== Segment start ==
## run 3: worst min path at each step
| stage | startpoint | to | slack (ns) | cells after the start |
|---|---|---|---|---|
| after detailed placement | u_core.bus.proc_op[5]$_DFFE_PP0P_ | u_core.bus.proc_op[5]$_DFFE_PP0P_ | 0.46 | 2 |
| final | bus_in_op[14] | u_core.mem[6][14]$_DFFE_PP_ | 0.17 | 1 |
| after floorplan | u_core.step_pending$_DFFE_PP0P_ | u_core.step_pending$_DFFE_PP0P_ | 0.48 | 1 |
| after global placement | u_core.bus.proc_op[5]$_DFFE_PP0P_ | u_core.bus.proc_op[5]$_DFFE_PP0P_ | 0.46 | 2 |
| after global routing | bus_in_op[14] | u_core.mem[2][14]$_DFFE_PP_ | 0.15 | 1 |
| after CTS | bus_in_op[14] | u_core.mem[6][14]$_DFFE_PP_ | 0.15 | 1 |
==> src/rtl/dla_tile_sequencer_if.sv <==
// Sequencer bus bundle: IFM ping-pong buffer handshake,
// PE window coordinates and delayed psum write strobes.
interface dla_tile_sequencer_if #(
    parameter int DIM_BITS      = 7,
    parameter int OUT_ADDR_BITS = 14
);
    logic [1:0]               buf_full_set;
    logic [1:0]               buf_full;
    logic [1:0]               buf_release;
    logic                     buf_sel;
    logic                     win_valid;
    logic [DIM_BITS-1:0]      win_x0;
    logic [DIM_BITS-1:0]      win_y0;
    logic                     out_w_en;
    logic [OUT_ADDR_BITS-1:0] out_addr;
    logic                     first_channel;
    logic                     last_channel;

    modport master (
        input  buf_full_set,
        output buf_full,
        output buf_release,
        output buf_sel,
        output win_valid,
        output win_x0,
        output win_y0,
        output out_w_en,
        output out_addr,
        output first_channel,
        output last_channel
    );

    modport slave (
        output buf_full_set,
        input  buf_full,
        input  buf_release,
        input  buf_sel,
        input  win_valid,
        input  win_x0,
        input  win_y0,
        input  out_w_en,
        input  out_addr,
        input  first_channel,
        input  last_channel
    );
endinterface

==> src/rtl/dla_tile_sequencer.sv <==
// DLA tile sequencer: walks the output map per input channel,
// drives ping-pong IFM buffers and delayed psum write strobes.
module dla_tile_sequencer #(
    parameter int DIM_BITS      = 7,
    parameter int CH_BITS       = 10,
    parameter int PIPE_LAT      = 3,
    parameter int OUT_ADDR_BITS = 14
) (
    input  logic                 clk,
    input  logic                 rst,
    input  logic                 start,
    input  logic [DIM_BITS-1:0]  cfg_in_w,
    input  logic [DIM_BITS-1:0]  cfg_in_h,
    input  logic [CH_BITS-1:0]   cfg_channels,
    input  logic                 cfg_ksize,
    input  logic                 cfg_stride,
    input  logic                 stall,
    input  logic                 irq_clr,
    dla_tile_sequencer_if.master bus,
    output logic                 busy,
    output logic                 err,
    output logic                 done_irq
);

    typedef enum logic [2:0] {
        IDLE,
        WAIT_BUF,
        RUN,
        DRAIN,
        DONE
    } state_t;

    typedef struct packed {
        logic                     valid;
        logic [OUT_ADDR_BITS-1:0] addr;
        logic                     first;
        logic                     last;
    } dl_ent_t;

    state_t                   state;
    logic [DIM_BITS-1:0]      ox;
    logic [DIM_BITS-1:0]      oy;
    logic [DIM_BITS-1:0]      ow_m1;
    logic [DIM_BITS-1:0]      oh_m1;
    logic [CH_BITS-1:0]       ch_cnt;
    logic [CH_BITS-1:0]       ch_last;
    logic                     stride_q;
    logic                     cur_buf;
    logic [1:0]               full_q;
    logic [OUT_ADDR_BITS-1:0] pix;
    dl_ent_t                  dl [PIPE_LAT];

    logic [DIM_BITS-1:0]      kdim;
    logic                     cfg_ok;
    logic                     go;
    logic                     run;
    logic                     dl_empty;
    logic                     rel;
    logic [1:0]               rel_vec;

    assign kdim    = cfg_ksize ? DIM_BITS'(3) : DIM_BITS'(1);
    assign cfg_ok  = (cfg_in_w >= kdim) && (cfg_in_h >= kdim) &&
                     (cfg_channels != '0);
    assign go      = !stall;
    assign run     = (state == RUN) && go;
    assign rel     = (state == DRAIN) && go && dl_empty;
    assign rel_vec = rel ? (cur_buf ? 2'b10 : 2'b01) : 2'b00;

    always_comb begin
        dl_empty = 1'b1;
        for (int i = 0; i < PIPE_LAT; i++)
            if (dl[i].valid) dl_empty = 1'b0;
    end

    assign bus.buf_full      = full_q;
    assign bus.buf_release   = rel_vec;
    assign bus.buf_sel       = cur_buf;
    assign bus.win_valid     = run;
    assign bus.win_x0        = ox << stride_q;
    assign bus.win_y0        = oy << stride_q;
    assign bus.out_w_en      = dl[PIPE_LAT-1].valid && go;
    assign bus.out_addr      = dl[PIPE_LAT-1].addr;
    assign bus.first_channel = dl[PIPE_LAT-1].first;
    assign bus.last_channel  = dl[PIPE_LAT-1].last;
    assign busy              = (state != IDLE);

    always_ff @(posedge clk) begin
        if (rst) begin
            state    <= IDLE;
            ox       <= '0;
            oy       <= '0;
            ow_m1    <= '0;
            oh_m1    <= '0;
            ch_cnt   <= '0;
            ch_last  <= '0;
            stride_q <= 1'b0;
            cur_buf  <= 1'b0;
            full_q   <= '0;
            pix      <= '0;
            err      <= 1'b0;
            done_irq <= 1'b0;
            for (int i = 0; i < PIPE_LAT; i++)
                dl[i] <= '0;
        end else begin
            // host set beats our own release in the same cycle
            full_q <= (full_q & ~rel_vec) | bus.buf_full_set;
            if (irq_clr) begin
                err      <= 1'b0;
                done_irq <= 1'b0;
            end
            if (go) begin
                dl[0] <= '{valid: run,
                           addr:  pix,
                           first: (ch_cnt == '0),
                           last:  (ch_cnt == ch_last)};
                for (int i = 1; i < PIPE_LAT; i++)
                    dl[i] <= dl[i-1];
            end
            unique case (state)
                IDLE: begin
                    if (start) begin
                        if (cfg_ok) begin
                            ow_m1    <= (cfg_in_w - kdim) >> cfg_stride;
                            oh_m1    <= (cfg_in_h - kdim) >> cfg_stride;
                            ch_last  <= cfg_channels - 1'b1;
                            stride_q <= cfg_stride;
                            ch_cnt   <= '0;
                            state    <= WAIT_BUF;
                        end else begin
                            err      <= 1'b1;
                            done_irq <= 1'b1;
                        end
                    end
                end
                WAIT_BUF: begin
                    if (go && full_q[cur_buf]) begin
                        ox    <= '0;
                        oy    <= '0;
                        pix   <= '0;
                        state <= RUN;
                    end
                end
                RUN: begin
                    if (go) begin
                        // raster order makes the pixel index oy*out_w+ox
                        pix <= pix + 1'b1;
                        if (ox == ow_m1) begin
                            ox <= '0;
                            if (oy == oh_m1) state <= DRAIN;
                            else             oy    <= oy + 1'b1;
                        end else begin
                            ox <= ox + 1'b1;
                        end
                    end
                end
                DRAIN: begin
                    if (rel) begin
                        if (ch_cnt == ch_last) begin
                            state <= DONE;
                        end else begin
                            ch_cnt  <= ch_cnt + 1'b1;
                            cur_buf <= ~cur_buf;
                            state   <= WAIT_BUF;
                        end
                    end
                end
                DONE: begin
                    if (go) begin
                        done_irq <= 1'b1;
                        state    <= IDLE;
                    end
                end
                default: state <= IDLE;
            endcase
        end
    end

endmodule
## config.mk

```make
export PLATFORM = sky130hd
export DESIGN_NAME = gpr_mp_sb
export DESIGN_NICKNAME = d
export VERILOG_FILES = /design/src/rtl/gpr_mp_sb.sv
export SDC_FILE = /design/constraint.sdc
export NUM_CORES = 2
export LEC_CHECK = 0
export CORE_ASPECT_RATIO = 1.2
export CORE_MARGIN = 5
export CORE_UTILIZATION = 50
export CTS_CLUSTER_DIAMETER = 50
export DETAILED_ROUTE_END_ITERATION = 6
export HOLD_SLACK_MARGIN = 0.08
export PLACE_DENSITY_LB_ADDON = 0.08
export SLEW_MARGIN = 15
export SYNTH_ARGS = -nofsm -noshare
export SYNTH_HDL_FRONTEND = slang
export SYNTH_SLANG_ARGS = --single-unit
```

## constraint.sdc

```tcl
create_clock -name clk -period 7.8 [get_ports clk]
set_clock_uncertainty 0.05 [all_clocks]
set_input_delay 1.56 -clock clk [delete_from_list [all_inputs] [get_ports clk]]
set_output_delay 1.56 -clock clk [all_outputs]
set_load 0.03 [all_outputs]
```

## src/rtl/gpr_mp_sb.sv

```systemverilog
// Multi-port general-purpose register file with a per-register busy scoreboard.
// It has two prioritised write ports, optional write-through bypass and a popcount of busy registers.
module gpr_mp_sb #(
   parameter int DW       = 32,
   parameter int AW       = 5,
   parameter int NRP      = 2,
   parameter int ZERO_REG = 1,
   parameter int BYPASS   = 1
) (
   input  logic              clk,
   input  logic              rst_n,
   input  logic [NRP*AW-1:0] raddr,
   output logic [NRP*DW-1:0] rdata,
   output logic [NRP-1:0]    rbusy,
   input  logic              we0,
   input  logic [AW-1:0]     waddr0,
   input  logic [DW-1:0]     wdata0,
   input  logic              we1,
   input  logic [AW-1:0]     waddr1,
   input  logic [DW-1:0]     wdata1,
   input  logic              iss_valid,
   input  logic [AW-1:0]     iss_addr,
   input  logic              flush,
   output logic [AW:0]       busy_cnt
);

   localparam int DEPTH = 1 << AW;
   localparam bit ZR    = (ZERO_REG != 0);
   localparam bit BP    = (BYPASS != 0);

   logic [DW-1:0]    regs [DEPTH];
   logic [DEPTH-1:0] busy;
   logic [DEPTH-1:0] busy_nxt;
   logic             wr0_ok;
   logic             wr1_ok;

   // Port 0 yields to port 1 on an address collision so only one store lands per register.
   assign wr1_ok = we1 && !(ZR && (waddr1 == '0));
   assign wr0_ok = we0 && !(ZR && (waddr0 == '0)) && !(we1 && (waddr1 == waddr0));

   always_ff @(posedge clk or negedge rst_n) begin
      if (!rst_n) begin
         for (int i = 0; i < DEPTH; i++) begin
            regs[i] <= '0;
         end
      end else begin
         if (wr0_ok) begin
            regs[waddr0] <= wdata0;
         end
         if (wr1_ok) begin
            regs[waddr1] <= wdata1;
         end
      end
   end

   // An issue outranks a same-cycle writeback because the newly issued producer has not yet written.
   always_comb begin
      busy_nxt = busy;
      for (int r = 0; r < DEPTH; r++) begin
         if (flush) begin
            busy_nxt[r] = 1'b0;
         end else if (iss_valid && (iss_addr == AW'(r)) && !(ZR && (r == 0))) begin
            busy_nxt[r] = 1'b1;
         end else if ((we0 && (waddr0 == AW'(r))) || (we1 && (waddr1 == AW'(r)))) begin
            busy_nxt[r] = 1'b0;
         end
      end
   end

   always_ff @(posedge clk or negedge rst_n) begin
      if (!rst_n) begin
         busy <= '0;
      end else begin
         busy <= busy_nxt;
      end
   end

   always_comb begin
      busy_cnt = '0;
      for (int r = 0; r < DEPTH; r++) begin
         busy_cnt = busy_cnt + (AW+1)'(busy[r]);
      end
   end

   for (genvar k = 0; k < NRP; k++) begin : g_rd
      logic [AW-1:0] ra;
      logic [DW-1:0] rd;
      logic          rb;

      assign ra = raddr[k*AW +: AW];

      // Forwarded data is current, so the busy flag is masked alongside it.
      always_comb begin
         rd = regs[ra];
         rb = busy[ra];
         if (BP && we0 && (waddr0 == ra)) begin
            rd = wdata0;
            rb = 1'b0;
         end
         if (BP && we1 && (waddr1 == ra)) begin
            rd = wdata1;
            rb = 1'b0;
         end
         if (ZR && (ra == '0)) begin
            rd = '0;
            rb = 1'b0;
         end
      end

      assign rdata[k*DW +: DW] = rd;
      assign rbusy[k]          = rb;
   end

endmodule
```

# [Word level (Yosys, flattened, before mapping)]
# Index checks and enable logic that the tools add are counted.
[op_classes] shifts=0 n_lt_le_gt_ge=8 n_addsub=31 mux=125 eq_ne=98 reduce_logical=176 multipliers=0 n_bitwise=4 div=0
[op_table] cell="$bwmux W1024" n=2
[op_table] cell="$mux W1024" n=2
[op_table] cell="$mux W32" n=12
[op_table] cell="$bmux W32 S5" n=2
[op_table] cell="$demux W32 S5" n=2
[op_table] cell="$eq A5 B5 Y1 const B" n=48
[op_table] cell="$add A6 B1 Y6" n=26
[op_table] cell="$eq A5 B4 Y1 const B" n=24
[op_table] cell="$logic_and A1 B1 Y1" n=105
[op_table] cell="$mux W1" n=103
[op_table] cell="$reduce_bool A3 Y1" n=31
[op_table] cell="$eq A5 B3 Y1 const B" n=12
[op_table] cell="$logic_or A1 B1 Y1" n=32
[op_table] cell="$eq A5 B2 Y1 const B" n=6
[op_table] cell="$eq A5 B5 Y1" n=5
[op_table] cell="$ge A6 B6 Y1 const B" n=4
[op_table] cell="$not A5 Y6" n=4
[op_table] cell="$logic_not A5 Y1" n=4
[op_table] cell="$eq A5 B1 Y1 const B" n=3
[op_table] cell="$lt A5 B6 Y1 const B" n=2
[op_table] cell="$lt A6 B1 Y1 const B" n=2
[op_table] cell="$bmux W1 S5" n=2
[op_table] cell="$add A5 B1 Y6" n=1
[op_table] cell="$add A4 B1 Y5" n=1
[op_table] cell="other kinds (5)" n=7
[totals] in_bits=95 ramBits=0 romBits=0 memories=0 latch_bits=0 output_inout_bits=72 ff_bits=1056 elab_cells=506

# [Longest topological paths before layout]
[logic_depth] ltp_word=31 mapped_depth=16 depth_no_buf=16

# [Worst setup path before layout]
# OpenSTA, ideal clock, no wires.
[synth_timing] path_type="flip-flop to output port" startpoint="register busy[18]" endpoint="output port busy_cnt[4]" setup_slack_ns=1.219 arrival_time_ns=4.971 path_stages_with_launch=16 n_path_buf=0 path_cell_list="dfrtp_1 fa_1 inv_1 fa_1 inv_1 fa_1 inv_1 fa_1 fa_1 fa_1 inv_1 fa_1 fa_1 a21o_1 a21oi_1 xnor2_1"
[synth_between] elab_chain_cells=14
[synth_rtl] item="start: declaration" line="32" text="logic [DEPTH-1:0] busy;"
[synth_rtl] item="start signal: assignment" line="74" text="busy <= busy_nxt;"
[synth_rtl] item="$add A6 B1 Y6 (14 in series)" line="81" text="busy_cnt = busy_cnt + (AW+1)'(busy[r]);"
[synth_rtl] item="end: declaration" line="24" text="output logic [AW:0] busy_cnt"
# No other way between the ends.

# [Worst setup path in the final report]
[layout_timing] startpoint="register busy[18]" endpoint="output port busy_cnt[1]"
# The elaborated chain is that of the path after synthesis.

==> out/qor_table.md <==
| Parameter | Value |
|:---|:---|
| Final critical delay including setup and external delays | 7.674 ns |
| Floorplan die height | 412.7 µm |
| Largest fanout on the critical path | 4 |
| Max-Slew Margin vs Limit | 12.08% |
| Xor/xnor cell area share of the yosys netlist | 0.3962% |
| Vias in the first global route | 59.99k |
| Root buffer selected by CTS | sky130_fd_sc_hd__clkbuf_16 |
| Complex-gate fraction of the synthesized area | 15.79% |
| Global route total overflow | 0 |
| Number of instances resized during post-cts repair | 3 |
| Element type at the critical path end | primary output |
| Number of violations of the max-capacitance limit | 0 |
| Placed wire-length estimate after detailed placement | 191,400 µm |
| Total of hold buffers inserted after clock tree synthesis | 0 |
| Final Max Tran Viols | 0 |
| Number of enable flip-flop cells after synthesis | 0 |
| Largest buffer count on any clock path | 3 |
| GRT Resource Usage Total | 45.19% |
| Most common flop cell mapped by yosys | sky130_fd_sc_hd__dfrtp_1 |
| Wire length reported by the detailed router | 332,400 µm |
| Synthesis-stage register bit count | 1,055 |
| Number of clock sinks | 1,055 |
| Final Worst Setup Slack | 0.1265 ns |
| Share of Yosys cell area claimed by the top area cell type | 39.06% |
| Synth cell types | 68 |
| Max Clock Freq | 130.3 MHz |
| Total count of hold-check failures in the final report | 0 |
| CTS H-tree lvls | 4 |
| Arrival time worst endpoint | 6.06 ns |
| Synthesis warning total | 0 |
| Row Count | 147 |
| Number of antenna violations at the first check in global routing | 25 |
| Netlist Area Pre-Place | 67,580 µm² |
| Adder-cell area share of the yosys netlist | 0.8109% |
| Actual slew at the worst max-slew pin | 1.313 ns |
| Number of CTS-inserted buffers | 141 |
| Post-CTS setup buffers | 0 |
| Largest family of logic cells by synthesized area | multiplexers |
| Layout-stage area growth over the synthesis result | 11.24% |
| Nets@finish | 6,764 |
| First drt pass iteration count | 7 |
| Type of the worst setup path | reg2out |
| Die ar. | 142,600 µm² |
| Post-layout instance count excluding filler cells | 8,566 |
| Required @ worst endpoint | 6.19 ns |
| Fraction of the yosys area taken by sequential cells | 39.06% |
| Number of input and output port buffers inserted | 166 |
| Wire length of the first global-routing pass | 461,200 µm |
| Failing checks | DRC |
| TritonCTS clock tree | yes |
| Fraction of the mapped netlist area in simple logic gates | 12.33% |
| Std-Cell Core Area | 134,100 µm² |
| Number of instances in the synthesized netlist | 6,951 |
| Horizontal die dimension | 345.6 µm |
| # DRC | 9 |
| Top cells by area in the synthesized netlist | sky130_fd_sc_hd__dfrtp_1 39%, sky130_fd_sc_hd__mux2i_1 15%, sky130_fd_sc_hd__mux4_2 10% |
| Maximum number of pins on one net before global-route repair | 141 |
| Via density per instance | 7.394 |
| Power Density | 263.1 nW/µm² |
| Outcome | finished with violations |
| Asr flop ratio synth | 100.0% |
| Type of element launching the critical path | flip-flop |
| Remaining antenna violation count after routing | 0 |
| Final period util | 98.38% |
| Fraction of final layout cells sized beyond drive strength 1 | 14.33% |
| Setup repair after global routing missed its margin | false |
| Largest area contributor in the netlist | sky130_fd_sc_hd__dfrtp_1 |
| Post-placement cell count | 8,284 |
| Maximum vdd drop | 228.6 µV |
| Boundary Pins | 167 |
| Starting density of the core | 50.40% |
| Setup-failing EPs final | 0 |
| Clock insertion delay at the later pin of the skew report | 0.78 ns |
| Average footprint of a synthesized cell | 9.722 µm² |
| Worst Setup Slack post-DPL | 0.5466 ns |
| Clock transition at the registers of the reported paths | 0.06 ns |
| Post-route setup TNS | 0 ns |
| DR iter-0 viols | 10.31k |
| Min-delay worst type | reg2reg |
| Via total after detailed routing | 63.34k |
| Net Count, Synth | 7,076 |
| Final Wtd Congestion | 0.9504 |
| Avg WL per Cell | 38.80 µm |
| Portion of netlist area occupied by mux cells | 25.16% |
| Static leakage | 34.55 nW |
layout make-up:
cell class / instances / area, µm²
clock buffers: 199 / 4228
repair buffers: 439 / 4119
clock inverters: 55 / 658.1
diodes: 28 / 70.07
inverters: 46 / 172.7
multi-input cells: 4956 / 37290
well taps: 1788 / 2237
flip-flops and latches: 1055 / 26400
fillers: 11800 / 58910
synthesized netlist by cell type, types with 23 or more instances:
cell type	n
sky130_fd_sc_hd__nand2b_1	34
sky130_fd_sc_hd__a211oi_1	86
sky130_fd_sc_hd__a22o_1	41
sky130_fd_sc_hd__o21ai_0	243
sky130_fd_sc_hd__dfrtp_1	1055
sky130_fd_sc_hd__buf_2	139
sky130_fd_sc_hd__a22oi_1	148
sky130_fd_sc_hd__buf_1	51
sky130_fd_sc_hd__a221o_1	72
sky130_fd_sc_hd__and3_1	44
sky130_fd_sc_hd__o211ai_1	294
sky130_fd_sc_hd__inv_1	46
sky130_fd_sc_hd__clkbuf_1	587
sky130_fd_sc_hd__a31oi_1	140
sky130_fd_sc_hd__mux2i_1	992
sky130_fd_sc_hd__o21ai_1	60
sky130_fd_sc_hd__o22ai_1	64
sky130_fd_sc_hd__buf_4	61
sky130_fd_sc_hd__mux4_2	307
sky130_fd_sc_hd__fa_1	23
sky130_fd_sc_hd__nand3_1	266
sky130_fd_sc_hd__a21oi_1	373
sky130_fd_sc_hd__o221ai_1	70
sky130_fd_sc_hd__nand2_1	968
sky130_fd_sc_hd__buf_6	53
sky130_fd_sc_hd__nor2_1	522
sky130_fd_sc_hd__nor3_1	28
layer usage:
layer	wire length, µm	share of wire, %	GRT usage [%]
met5	146	0.044	0.3401
met4	32960	9.9	35.76
met3	45480	14	16.72
met2	138100	42	64.93
met1	115700	35	54.78
critical path: stages, from the launching register on:
cell                              delay, ns
sky130_fd_sc_hd__dfrtp_1               0.43
sky130_fd_sc_hd__fa_1                  0.56
sky130_fd_sc_hd__inv_1                 0.05
sky130_fd_sc_hd__fa_1                  0.48
sky130_fd_sc_hd__inv_1                 0.05
sky130_fd_sc_hd__fa_1                  0.48
sky130_fd_sc_hd__inv_1                 0.05
sky130_fd_sc_hd__fa_1                  0.54
sky130_fd_sc_hd__fa_1                  0.45
sky130_fd_sc_hd__fa_1                  0.50
sky130_fd_sc_hd__inv_1                 0.05
sky130_fd_sc_hd__fa_1                  0.41
sky130_fd_sc_hd__fa_1                  0.55
sky130_fd_sc_hd__clkdlybuf4s50_1       0.67
cells in the final DEF, fill, tap and decap left out, types with 72 or more instances in the layout:
cell type                            n
sky130_fd_sc_hd__nor2_1            518
sky130_fd_sc_hd__mux4_2            307
sky130_fd_sc_hd__a211oi_1           86
sky130_fd_sc_hd__o21ai_0           243
sky130_fd_sc_hd__buf_4             255
sky130_fd_sc_hd__a31oi_1           140
sky130_fd_sc_hd__o211ai_1          294
sky130_fd_sc_hd__a221o_1            72
sky130_fd_sc_hd__a22oi_1           148
sky130_fd_sc_hd__nand3_1           265
sky130_fd_sc_hd__clkdlybuf4s50_1   138
sky130_fd_sc_hd__a21oi_1           373
sky130_fd_sc_hd__mux2i_1           992
sky130_fd_sc_hd__nand2_1           932
sky130_fd_sc_hd__dfrtp_1          1055
sky130_fd_sc_hd__clkbuf_16         150
worst paths after layout:
path | to | cells past startpoint | from | slack, ns
worst max-delay path | busy_cnt[1] | 13 | busy[18] | 0.13
worst min-delay path | regs[1001] | 0 | regs[1001] | 0.35
worst max register to register | regs[405] | 3 | regs[405] | 6.80
worst min register to register | regs[1001] | 0 | regs[1001] | 0.35
max in group asynchronous | regs[1006] | 3 | rst_n | 5.29
min in group asynchronous | busy[19] | 1 | rst_n | 0.77
flip-flops by register name, summed over array words and instances (netlist names):
signal  flops
busy       31
regs     1024
power by group:
group	internal (W)	total (W)	switching, W
combinational	0.00232	0.00488	0.00256
clock	0.00416	0.00690	0.00274
sequential	0.00683	0.00799	0.00116
kinds of logic (layout without fill, tap and decap cells):
family          after synthesis  after routing
simple gates               1953           1953
compound gates             1632           1632
mux                        1313           1313
flops                      1055           1055
buf+inv                     940            739
fa+ha+maj                    30             30
xor+xnor                     28             28
other cells                   0             28
metrics by stage:
step / total power [W] / util (%) / cell area (µm²) / hold slack, ns
final: 0.01978 / 56.07 / 75180 / 0.3509
after CTS: 0.01959 / 56.01 / 75100 / 0.3479
after detailed placement: 0.01276 / 52.37 / 70220 / 0.3369
after global placement: 0.01260 / 52.37 / 70220 / 0.3329
after global routing: 0.02045 / 56.02 / 75110 / 0.3595
after floorplan: 0.01105 / - / 67580 / 0.3951
Power figures use the tool's default switching activity.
== Segment end ==
Referring to the material above, set down exactly the lines between the line with "# [Worst setup path in the final report]" and the line with "Limit | 12.08% |", inclusive, and no other lines.

# [Worst setup path in the final report]
[layout_timing] startpoint="register busy[18]" endpoint="output port busy_cnt[1]"
# The elaborated chain is that of the path after synthesis.

==> out/qor_table.md <==
| Parameter | Value |
|:---|:---|
| Final critical delay including setup and external delays | 7.674 ns |
| Floorplan die height | 412.7 µm |
| Largest fanout on the critical path | 4 |
| Max-Slew Margin vs Limit | 12.08% |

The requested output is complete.